Immunostainings according to the avidin–biotin–peroxidase complex (ABC) technique and method controls were performed as outlined previously (Cetin et al. 1993, Kulaksiz et al. 2002, 2005). Briefly, the ABC method included incubation of semithin sections with primary antibodies (1:2000) in PBS containing 0.1% Triton X-100 (v/v) for 24 h at 4 °C, followed by incubation for 30 min at room temperature with the second antibody, biotin-labeled goat anti-rabbit IgG (Jackson Immuno Research, West Grove, USA). The sections were then incubated for 30 min with a preformed complex of biotin-peroxidase/streptavidin (Jackson Immuno Research), and the peroxidase activity was revealed using 0.02% diaminobenzidine hydrochloride (w/v) with 0.3% nickel sulfate (w/v) as the chromogen. The specificity of the antibodies was tested by preincubation of all antibodies with homologous and heterologous antigens according to previously published protocols (Kulaksiz et al. 2002, 2004, 2005). The preadsorption of hepcidin antibodies with the homologous antigens (hepcidin (28–47) or hepcidin (70–84)) at concentrations as low as 6.25 μg/ml completely blocked immunostaining in the pancreas as well as in the reference organ liver.
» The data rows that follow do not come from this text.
**config.mk**
```make
export PLATFORM = sky130hd
export DESIGN_NAME = fp_mul_seq_ctrl
export DESIGN_NICKNAME = d
export VERILOG_FILES = /design/src/rtl/fp_mul_seq_ctrl.sv
export SDC_FILE = /design/constraint.sdc
export NUM_CORES = 1
export LEC_CHECK = 0
export ABC_AREA = 1
export BUFFER_PORTS_ARGS = -buffer_cell sky130_fd_sc_hd__clkbuf_2
export CORE_AREA = 2 2 142 157
export DETAILED_ROUTE_END_ITERATION = 8
export DIE_AREA = 0 0 144 159
export PLACE_DENSITY = 0.55
export SLEW_MARGIN = 20
export SYNTH_ARGS = -nofsm -noshare
export SYNTH_HDL_FRONTEND = slang
export SYNTH_SLANG_ARGS = --single-unit
export TNS_END_PERCENT = 5
```
**constraint.sdc**
```tcl
create_clock -name clk -period 8.2 [get_ports clk]
set_input_delay 1.64 -clock clk [delete_from_list [all_inputs] [get_ports clk]]
set_output_delay 1.64 -clock clk [all_outputs]
set_load 0.1 [all_outputs]
```
**src/rtl/fp_mul_seq_ctrl.sv**
```systemverilog
// fp_mul_seq_ctrl
//   Sequential floating-point multiplier controller. It drives an iterative
//   shift-add mantissa datapath that retires one multiplier bit per clock.
//   Sign, exponent bias, normalization and special operands are handled
//   around that datapath. Rounding truncates, and denormal inputs flush to zero.
//
// Ports
//   clk, rst        clock, async active-high reset
//   in_valid/ready  operand handshake (in_ready only while idle)
//   in_a, in_b      operands {sign, exp, frac}
//   out_valid/ready result handshake (out_valid only in DONE)
//   out_result      product, held while out_ready is low
//   out_overflow    result saturated to infinity
//   out_underflow   result flushed to zero
//   busy            controller not idle
module fp_mul_seq_ctrl #(
    parameter int EXP_WIDTH = 8,
    parameter int MAN_WIDTH = 23
) (
    input  logic                           clk,
    input  logic                           rst,
    input  logic                           in_valid,
    output logic                           in_ready,
    input  logic [EXP_WIDTH+MAN_WIDTH:0]   in_a,
    input  logic [EXP_WIDTH+MAN_WIDTH:0]   in_b,
    output logic                           out_valid,
    input  logic                           out_ready,
    output logic [EXP_WIDTH+MAN_WIDTH:0]   out_result,
    output logic                           out_overflow,
    output logic                           out_underflow,
    output logic                           busy
);
    localparam int E   = EXP_WIDTH;
    localparam int M   = MAN_WIDTH;
    localparam int DW  = 1 + E + M;
    localparam int SIG = M + 1;
    localparam int PW  = 2 * SIG;
    localparam int CW  = $clog2(SIG + 1);
    localparam int EW  = E + 2;

    localparam logic [E-1:0]  EXP_ONES = {E{1'b1}};
    localparam logic [EW-1:0] BIAS     = EW'((2 ** (E - 1)) - 1);
    localparam logic [DW-1:0] QNAN     = {1'b0, EXP_ONES, M'(1 << (M - 1))};

    typedef enum logic [1:0] {IDLE, MUL, NORM, DONE} state_t;

    state_t          state_q, state_d;
    logic [CW-1:0]   cnt_q, cnt_d;
    logic [PW-1:0]   prod_q, prod_d;
    logic [SIG-1:0]  mcand_q, mcand_d;
    logic [SIG-1:0]  mplr_q, mplr_d;
    logic            sign_q, sign_d;
    logic [EW-1:0]   exp_q, exp_d;     // two's complement, biased sum
    logic [DW-1:0]   res_q, res_d;
    logic            ovf_q, ovf_d;
    logic            unf_q, unf_d;

    // Operand field decode, used only at the capture edge
    logic [E-1:0] ea, eb;
    logic [M-1:0] fa, fb;
    logic         sgn_in, a_nan, b_nan, a_inf, b_inf, a_zero, b_zero;

    assign ea     = in_a[DW-2:M];
    assign eb     = in_b[DW-2:M];
    assign fa     = in_a[M-1:0];
    assign fb     = in_b[M-1:0];
    assign sgn_in = in_a[DW-1] ^ in_b[DW-1];
    assign a_nan  = (ea == EXP_ONES) && (fa != '0);
    assign b_nan  = (eb == EXP_ONES) && (fb != '0);
    assign a_inf  = (ea == EXP_ONES) && (fa == '0);
    assign b_inf  = (eb == EXP_ONES) && (fb == '0);
    assign a_zero = (ea == '0);
    assign b_zero = (eb == '0);

    // Shift-add step: the carry out of the upper-half add becomes the new MSB
    // as the product shifts right.
    logic [SIG:0] sum;
    assign sum = {1'b0, prod_q[PW-1:SIG]} + (mplr_q[0] ? {1'b0, mcand_q} : '0);

    // Normalization: a set top bit means the significand product is in [2,4)
    logic [EW-1:0] exp_adj;
    logic [M-1:0]  norm_frac;
    logic          norm_ovf, norm_unf;

    assign exp_adj   = exp_q + EW'(prod_q[PW-1]);
    assign norm_frac = prod_q[PW-1] ? prod_q[PW-2 -: M] : prod_q[PW-3 -: M];
    assign norm_ovf  = !exp_adj[EW-1] && (exp_adj[EW-2:0] >= {1'b0, EXP_ONES});
    assign norm_unf  = exp_adj[EW-1] || (exp_adj == '0);

    // State and datapath registers
    always_ff @(posedge clk or posedge rst) begin
        if (rst) begin
            state_q <= IDLE;
            cnt_q   <= '0;
            prod_q  <= '0;
            mcand_q <= '0;
            mplr_q  <= '0;
            sign_q  <= 1'b0;
            exp_q   <= '0;
            res_q   <= '0;
            ovf_q   <= 1'b0;
            unf_q   <= 1'b0;
        end else begin
            state_q <= state_d;
            cnt_q   <= cnt_d;
            prod_q  <= prod_d;
            mcand_q <= mcand_d;
            mplr_q  <= mplr_d;
            sign_q  <= sign_d;
            exp_q   <= exp_d;
            res_q   <= res_d;
            ovf_q   <= ovf_d;
            unf_q   <= unf_d;
        end
    end

    // Next-state and datapath update
    always_comb begin
        state_d = state_q;
        cnt_d   = cnt_q;
        prod_d  = prod_q;
        mcand_d = mcand_q;
        mplr_d  = mplr_q;
        sign_d  = sign_q;
        exp_d   = exp_q;
        res_d   = res_q;
        ovf_d   = ovf_q;
        unf_d   = unf_q;
        case (state_q)
            IDLE: begin
                if (in_valid) begin
                    sign_d  = sgn_in;
                    mcand_d = {1'b1, fa};
                    mplr_d  = {1'b1, fb};
                    exp_d   = {2'b00, ea} + {2'b00, eb} - BIAS;
                    prod_d  = '0;
                    cnt_d   = CW'(SIG);
                    state_d = DONE;
                    if (a_nan || b_nan)
                        res_d = QNAN;
                    else if ((a_inf && b_zero) || (b_inf && a_zero))
                        res_d = QNAN;
                    else if (a_inf || b_inf)
                        res_d = {sgn_in, EXP_ONES, {M{1'b0}}};
                    else if (a_zero || b_zero)
                        res_d = {sgn_in, {(DW-1){1'b0}}};
                    else
                        state_d = MUL;
                end
            end
            MUL: begin
                prod_d = {sum, prod_q[SIG-1:1]};
                mplr_d = mplr_q >> 1;
                cnt_d  = cnt_q - CW'(1);
                if (cnt_q == CW'(1))
                    state_d = NORM;
            end
            NORM: begin
                state_d = DONE;
                if (norm_ovf) begin
                    res_d = {sign_q, EXP_ONES, {M{1'b0}}};
                    ovf_d = 1'b1;
                end else if (norm_unf) begin
                    res_d = {sign_q, {(DW-1){1'b0}}};
                    unf_d = 1'b1;
                end else begin
                    res_d = {sign_q, exp_adj[E-1:0], norm_frac};
                end
            end
            DONE: begin
                if (out_ready) begin
                    state_d = IDLE;
                    res_d   = '0;
                    ovf_d   = 1'b0;
                    unf_d   = 1'b0;
                end
            end
            default: state_d = IDLE;
        endcase
    end

    // Outputs
    always_comb begin
        in_ready      = (state_q == IDLE);
        out_valid     = (state_q == DONE);
        busy          = (state_q != IDLE);
        out_result    = res_q;
        out_overflow  = ovf_q;
        out_underflow = unf_q;
    end

endmodule

```
==> results.cfg, run 1 <==
[critical_path]
crit_slowest_cell = clkbuf_2
cp_num_buf_inv = 2
crit_required_ns = 6.56
crit_path_start_kind = flip-flop
crit_type = flip-flop to output pin
worstPathArrival_ns = 1.84
cpLargestDelayFamily = buffers and inverters
path_cells = inv_1, ha_1, clkbuf_2
max_stage_delay_ns = 0.53
worstPathMaxFanout = 7
cp-end-kind = output pin

[flow_run]
maxCapViolCount = 0

[timing]
max_freq_mhz = 288
setup_viol = 0
setup_slack_ns = 4.72
hold_viol = 0
drv_slew = 0
fin_crit_ns = 3.48
hold_ws_ns = 0.473
final.setup_skew_ns = 0.00631
setup_tns_ns = 0
rsz0062_at_grt = no
tightestPinTransition_ns = 1.02
finalCritPeriodShare_pct = 42.4
slew-limit-headroom_pct = 32.0

[final_layout]
mostFrequentLayoutCell = nand2_1
final_cell_mix = 326 x nand2_1, 159 x inv_1, 125 x dfrtp_1
drive_above_1_share_pct = 15.1
stdcell_area_um2 = 9380
antenna_cells = 0
layout.nets = 1317
syn_to_final_growth_pct = 17.6

[detailed_routing]
wire_per_inst_um = 14.0
drc = 0
vias = 7235
drt_iter0_markers = 327
wirelength_mm = 21.0
drtPass1Iterations = 4
vias_per_cell = 4.82
antenna_left = 0

[power_and_ir_drop]
p_seq_share_pct = 29.8
p_int_uw = 1760
peakVddDrop_v = 0.000219
swShare_pct = 47.2
p_switching_uw = 1570
clkPwrFrac_pct = 23.2
leakagePower_uw = 0.00496
p_per_area_nw_per_um2 = 356
p_comb_share_pct = 47.0

[clock_tree]
cts_hold_buffers = 0
clockRootBuffer = clkbuf_16
clockBufferDepth = 2
cts_made_buffers = 17
cts_tree = done
cts_sinks = 125
ctsResizeCount = 0
clk_latency_ns = 0.42
postCtsSetupRepairBufs = 0
cts_max_level = 4
cts.clk_slew.worst_paths_ns = 0.05

[floorplanning]
die_h_um = 159
fp.dieW_um = 144
dieArea_um2 = 22900
floorplan.initialDensity_pct = 37.6
rows = 56
coreArea_um2 = 21200
ios = 105

[global_routing]
grt.met1_usage_pct = 25.8
first_global_vias = 7004
antenna_found_initial = 0
overflow = 0
track_usage_pct = 19.2
grt_util_met3_pct = 4.12
grt-busiest-layer = met2
grt_max_degree = 64
gr-usage-met2_pct = 31.1
grt_pass1_wl_mm = 34.8

[placement]
place_congestion = 0.932
io_buffers = 104
dp_hpwl_mm = 15.9
pre_cts_ws_ns = 4.27
place_area_um2 = 8780

[yosys]
synth_edf_count = 0
syn_nets = 1218
syn_avg_cell_area_um2 = 7.24
yosysSeqAreaShare_pct = 39.2
synthCells = 1101
async_flop_share_pct = 100
synth_warnings = 0
synthFlopType = dfrtp_1
ys_ff_latch = 125
ys_types = 42
syn_area_um2 = 7970

[status]
outcome = finished clean

[hold_path]
min-delay-path-class = flip-flop to flip-flop
==> cells by family after synthesis <==
group,count (synthesis),share of synthesized area [%]
xor+xnor,3,0.330
flops,125,39.2
simple gates,520,27.4
compound gates,204,15.1
buf+inv,195,9.43
fa+ha+maj,49,7.88
mux,5,0.628
==> power groups by stage <==
stage	logic [µW]	registers [µW]	clock network, µW
floorplan	979	1240	0
global placement	1570	999	0
detailed placement	1580	1000	0
CTS	1590	995	788
global route	1760	1020	813
finish	1570	993	772
==> per-layer routing <==
metal  vias to the layer above  wire, µm
met1                      3366      9970
met4                         0       303
met5                         -         0
met2                       104      9820
met3                        26       867
li1                       3739         -
==> cell usage after synthesis, types with 2 or more instances <==
cell type / instances / area (µm²)
nor2_1: 95 / 357
buf_2: 3 / 15.0
o211ai_1: 15 / 113
inv_2: 4 / 15.0
a21o_1: 2 / 15.0
o21ai_2: 20 / 175
or2_2: 5 / 31.3
a22oi_1: 9 / 67.6
a21boi_0: 5 / 37.5
inv_1: 160 / 601
o22ai_1: 14 / 87.6
nand3_4: 2 / 35.0
a21oi_1: 42 / 210
nand3_1: 40 / 200
nand3b_1: 5 / 37.5
nand4_1: 16 / 100
dfrtp_1: 125 / 3130
o21ai_1: 3 / 15.0
mux2i_1: 5 / 50.1
ha_1: 47 / 588
o21ai_0: 89 / 445
nor2_4: 2 / 22.5
and2_1: 2 / 12.5
o21bai_1: 2 / 15.0
nor3_1: 16 / 80.1
buf_6: 2 / 22.5
fa_1: 2 / 40.0
clkbuf_1: 22 / 82.6
nand2_2: 5 / 31.3
xor2_1: 3 / 26.3
nand2_1: 326 / 1220
buf_1: 3 / 11.3
==> metrics by stage <==
step	total power [µW]	util, %	cells
finish	3330	44.2	1502
global route	3600	44.2	1502
CTS	3370	44.2	1502
detailed placement	2590	41.3	1471
global placement	2570	41.3	1471
floorplan	2220	-	1101
==> state kept, by name, indices dropped and copies added, names as in the netlist <==
| signal | count |
|---|---|
| mplr_q | 24 |
| exp_q | 10 |
| out_result | 32 |
| out_underflow | 1 |
| prod_q | 25 |
| cnt_q | 5 |
| mcand_q | 24 |
| state_q | 2 |
| sign_q | 1 |
| out_overflow | 1 |
==> worst paths after layout <==
path / startpoint / to / slack, ns / depth (start not counted)
min reg2reg: mcand_q[23] / mcand_q[23] / 0.47 / 1
max reg2reg: state_q[0] / mplr_q[0] / 5.28 / 7
min: mcand_q[23] / mcand_q[23] / 0.47 / 1
min in group asynchronous: rst / out_result[27] / 1.36 / 2
max: state_q[0] / in_ready / 4.72 / 3
max in group asynchronous: rst / out_result[3] / 5.53 / 3
==> final cells by class <==
cell class,instances,area [µm²]
clock buffers,21,460
clock inverters,10,139
fillers,2261,11900
inverters,165,623
multi-input cells,781,4100
flip-flops and latches,125,3130
well taps,290,363
repair buffers,110,566
Power figures use the tool's default switching activity.
==> inputs of run 2 (changes only) <==
Settings changed: PLACE_DENSITY 0.55 to 0.57.
Clock period 8.2 ns to 3.1 ns, I/O delays scaled along.
==> results.cfg, run 2 (synthesized netlist as in run 1, its figures left out) <==
[status]
outcome = finished clean

[critical_path]
worstPathArrival_ns = 2.98
crit_type = flip-flop to flip-flop
path_cells = nand2_1, inv_1, ha_1, inv_1, fa_1, o21ai_1, nand2_1, nand2_1, a21boi_0, or2_0, nand3_1, o21ai_1
crit_path_start_kind = flip-flop
cp-end-kind = flip-flop
cpLargestDelayFamily = simple AND/OR/NAND/NOR gates
reg2reg_depth = 12
crit_slowest_cell = dfrtp_1
cp_common_cell = nand2_1
crit_required_ns = 3.40
worstPathMaxFanout = 14
max_stage_delay_ns = 0.57
cp.depth = 12
cp_num_buf_inv = 2

[clock_tree]
cts_max_level = 4
clk_latency_ns = 0.42
postCtsSetupRepairBufs = 0
cts_sinks = 125
cts_tree = done
clockBufferDepth = 2
ctsResizeCount = 0
cts.clk_slew.worst_paths_ns = 0.06
cts_hold_buffers = 0
clockRootBuffer = clkbuf_16
cts_made_buffers = 17

[timing]
final.setup_skew_ns = 0.0116
finalCritPeriodShare_pct = 86.5
slew-limit-headroom_pct = 54.6
setup_viol = 0
tightestPinTransition_ns = 0.681
drv_slew = 0
setup_tns_ns = 0
hold_viol = 0
max_freq_mhz = 373
fin_crit_ns = 2.68
rsz0062_at_grt = no

[global_routing]
antenna_found_initial = 0
overflow = 0
first_global_vias = 7033
grt_pass1_wl_mm = 34.3
track_usage_pct = 18.8
grt_max_degree = 83

[detailed_routing]
drc = 0
drtPass1Iterations = 5
vias_per_cell = 4.75
wirelength_mm = 20.7
vias = 7146
wire_per_inst_um = 13.7
antenna_left = 0
drt_iter0_markers = 345

[flow_run]
maxCapViolCount = 0

[floorplanning]
ios = 105
floorplan.initialDensity_pct = 37.6
die_h_um = 159
coreArea_um2 = 21200
fp.dieW_um = 144
dieArea_um2 = 22900
rows = 56

[final_layout]
postLayoutCoreUtil_pct = 44.2
final_cell_mix = 326 x nand2_1, 159 x inv_1, 125 x dfrtp_1
multi_input_area_um2 = 4090
syn_to_final_growth_pct = 17.6
drive_above_1_share_pct = 15.3
seq_area_um2 = 3130
fillers = 2231
layout.nets = 1322
largest_register_ffs = 32
antenna_cells = 0
mostFrequentLayoutCell = nand2_1

[placement]
dp_hpwl_mm = 15.7
io_buffers = 104
place_congestion = 0.919

[power_and_ir_drop]
peakVddDrop_v = 0.000638
leakagePower_uw = 0.00495
p_per_area_nw_per_um2 = 919

[hold_path]
min-delay-path-class = input port to asynchronous set/reset pin
run 2: final timing paths:
| check | from | to | slack [ns] |
|---|---|---|---|
| min | rst | mcand_q[9] | 0.12 |
| max | mplr_q[0] | prod_q[33] | 0.42 |
| max reg2reg | mplr_q[0] | prod_q[33] | 0.42 |
| max in group asynchronous | rst | out_result[22] | 2.27 |
| min in group clk | in_a[19] | mcand_q[19] | 0.41 |
| min reg2reg | mcand_q[23] | mcand_q[23] | 0.46 |
run 2: layout make-up:
cell class                 instances  share of cell area, %
sequential                       125                   33.4
clock buffer                      23                   5.20
timing repair buffer             115                   6.83
clock inverter                     7                  0.427
tap                              290                   3.87
multi-input combinational        781                   43.7
inverter                         165                   6.66
run 2: per-layer routing:
| metal | global-route usage (%) | wire length [µm] | part of all wire (%) |
|---|---|---|---|
| met1 | 26.0 | 10200 | 49 |
| met2 | 29.7 | 9440 | 46 |
| met3 | 3.85 | 853 | 4.1 |
| met4 | 5.44 | 250 | 1.2 |
| met5 | 0 | 0 | 0 |
run 2: per-stage QoR:
| step | area (µm²) | total power (µW) | setup slack, ns | hold slack [ns] | cells |
|---|---|---|---|---|---|
| floorplan | 7980 | 5860 | -0.224 | 0.440 | 1101 |
| global placement | 8850 | 6830 | 0.447 | 0.453 | 1476 |
| detailed placement | 8850 | 6870 | 0.417 | 0.454 | 1476 |
| CTS | 9380 | 8710 | 0.430 | 0.116 | 1506 |
| global route | 9380 | 9340 | 0.166 | 0.122 | 1506 |
| finish | 9380 | 8620 | 0.419 | 0.118 | 1506 |
run 2: report_power, final:
group          leakage [µW]  internal [µW]  switching, µW  total [µW]
clock network      0.000260           1090            719        1810
logic               0.00309           1170           2990        4160
registers           0.00160           2240            412        2650
==> inputs of run 3 (changes only) <==
Settings changed: MAX_ROUTING_LAYER set to met4.
==> results.cfg, run 3 (synthesized netlist as in run 1, its figures left out) <==
[status]
outcome = finished clean

[placement]
place_congestion = 0.926
io_buffers = 104
pre_cts_ws_ns = 0.409
dp_hpwl_mm = 16.0

[detailed_routing]
wire_per_inst_um = 13.8
vias = 7256
antenna_left = 0
drtPass1Iterations = 4
wirelength_mm = 20.8
drt_iter0_markers = 372
vias_per_cell = 4.81
drc = 0

[timing]
slew-limit-headroom_pct = 53.6
fin_crit_ns = 2.70
tightestPinTransition_ns = 0.695
finalCritPeriodShare_pct = 87.2
rsz0062_at_grt = no
drv_slew = 0
hold_viol = 0
setup_slack_ns = 0.398
max_freq_mhz = 370
setup_viol = 0
final.setup_skew_ns = 0.0119

[floorplanning]
die_h_um = 159
floorplan.initialDensity_pct = 37.6
ios = 105
rows = 56
fp.dieW_um = 144
coreArea_um2 = 21200
dieArea_um2 = 22900

[clock_tree]
ctsResizeCount = 0
cts_made_buffers = 17
clk_latency_ns = 0.42
cts_tree = done
postCtsSetupRepairBufs = 0
cts_hold_buffers = 0
clockRootBuffer = clkbuf_16
cts_max_level = 4
clockBufferDepth = 2
cts.clk_slew.worst_paths_ns = 0.06
cts_sinks = 125

[final_layout]
largest_register_ffs = 32
syn_to_final_growth_pct = 19.2
final_cell_mix = 326 x nand2_1, 159 x inv_1, 125 x dfrtp_1
layout.nets = 1323
fillers = 2236
mostFrequentLayoutCell = nand2_1
antenna_cells = 0
postLayoutCoreUtil_pct = 44.8
drive_above_1_share_pct = 15.4

[power_and_ir_drop]
peakVddDrop_v = 0.000631
p_per_area_nw_per_um2 = 951
leakagePower_uw = 0.00501
total_power_uw = 9040

[global_routing]
grt_pass1_wl_mm = 35.1
track_usage_pct = 19.8
first_global_vias = 7220
antenna_found_initial = 0
grt_max_degree = 53
overflow = 0

[critical_path]
cp_common_cell = nand2_1
worstPathArrival_ns = 3.00
crit_slowest_cell = dfrtp_1
worstPathMaxFanout = 14
path_cells = buf_4, nand2_1, inv_1, ha_1, nand2_1, o21ai_0, nand3_1, nand2_1, a21oi_1, or2_2, nand3_1, o21ai_0
crit_required_ns = 3.40
cp-end-kind = flip-flop
max_stage_delay_ns = 0.53
crit_type = flip-flop to flip-flop
cpLargestDelayFamily = simple AND/OR/NAND/NOR gates
cp_num_buf_inv = 2
crit_path_start_kind = flip-flop

[hold_path]
min-delay-path-class = input port to asynchronous set/reset pin

[flow_run]
maxCapViolCount = 0
[run 3: report_power, final]
group / switching (µW) / total [µW] / internal (µW)
registers: 407 / 2650 / 2240
clock network: 746 / 2210 / 1470
logic: 3010 / 4180 / 1170
[run 3: final timing paths]
| path | startpoint | end | slack, ns | cells after the start |
|---|---|---|---|---|
| setup / recovery | mplr_q[0] | prod_q[32] | 0.40 | 12 |
| hold / removal | rst | exp_q[1] | 0.27 | 2 |
| setup reg to reg | mplr_q[0] | prod_q[32] | 0.40 | 12 |
| hold reg to reg | mcand_q[23] | mcand_q[23] | 0.47 | 1 |
| max in group asynchronous | rst | out_result[30] | 2.16 | 3 |
| min in group clk | in_a[19] | mcand_q[19] | 0.42 | 3 |
[run 3: layout make-up]
| class | count | area, µm² | area share [%] |
|---|---|---|---|
| tap | 290 | 363 | 3.82 |
| timing repair buffer | 116 | 648 | 6.82 |
| inverter | 165 | 624 | 6.57 |
| multi-input combinational | 781 | 4090 | 43.1 |
| clock inverter | 10 | 186 | 1.96 |
| sequential | 125 | 3130 | 32.9 |
| clock buffer | 22 | 464 | 4.88 |
[run 3: through the flow]
stage / area (µm²) / std cells / hold slack, ns / setup TNS, ns
final: 9510 / 1509 / 0.271 / 0
after global routing: 9510 / 1509 / 0.318 / 0
after detailed placement: 8860 / 1477 / 0.459 / 0
after global placement: 8860 / 1477 / 0.456 / 0
after CTS: 9510 / 1509 / 0.292 / 0
after floorplan: 7980 / 1101 / 0.440 / -12.64
[run 3: worst register-to-register path: stages, from the launching register on]
cell     delay, ns
dfrtp_1       0.53
buf_4         0.26
nand2_1       0.07
inv_1         0.06
ha_1          0.35
nand2_1       0.09
o21ai_0       0.36
nand3_1       0.16
nand2_1       0.19
a21oi_1       0.11
or2_2         0.28
nand3_1       0.06
o21ai_0       0.07
[run 3: per-layer routing]
metal | part of all wire (%) | up-vias | wire length, µm | GRT usage [%]
li1 | - | 3755 | - | -
met1 | 48 | 3361 | 9970 | 26.2
met2 | 46 | 118 | 9690 | 31.0
met3 | 4.3 | 22 | 902 | 3.94
met4 | 1.3 | 0 | 279 | 4.95
met5 | 0 | - | 0 | -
Preadsorption of the antibodies with heterologous antigens and with insulin, limpet hemocyanin (both from Sigma) at concentrations up to 100 μg/ml had no effect on immunostaining.
For immunogold electron microscopy, anesthetized rats were transcardially perfused with prewash and fixative solutions. Briefly, the fixative consisted of a mixture of 4% (v/v) depolymerized paraformaldehyde, 0.1% glutaraldehyde, and 0.2% picric acid in 0.1 M phosphate buffer (pH 7.4) containing 0.5 mM calcium chloride. Following fixation of the dissected tissue in the same fixative, the specimens were embedded either in Epon or in Unicryl (British BioCell, Cardiff, UK), as described previously (Cetin et al. 1993). Surgical specimens of normal pancreatic tissue obtained from patients suffering from glucagonoma or nesidioblastosis were fixed in a mixture of cacodylate-buffered 2% paraformaldehyde and 2.5% glutaraldehyde or in cacodylate-buffered 1.4% glutaraldehyde, and subsequently embedded in Epon. On-grid labeling of thin sections was performed as outlined elsewhere (Cetin et al. 1993) using secondary antibodies conjugated with 10 or 12 nm colloidal gold (British BioCell; Jackson Immuno Research). Images of micrographs were digitalized and their contrast and brightness were adjusted using Adobe Photoshop software.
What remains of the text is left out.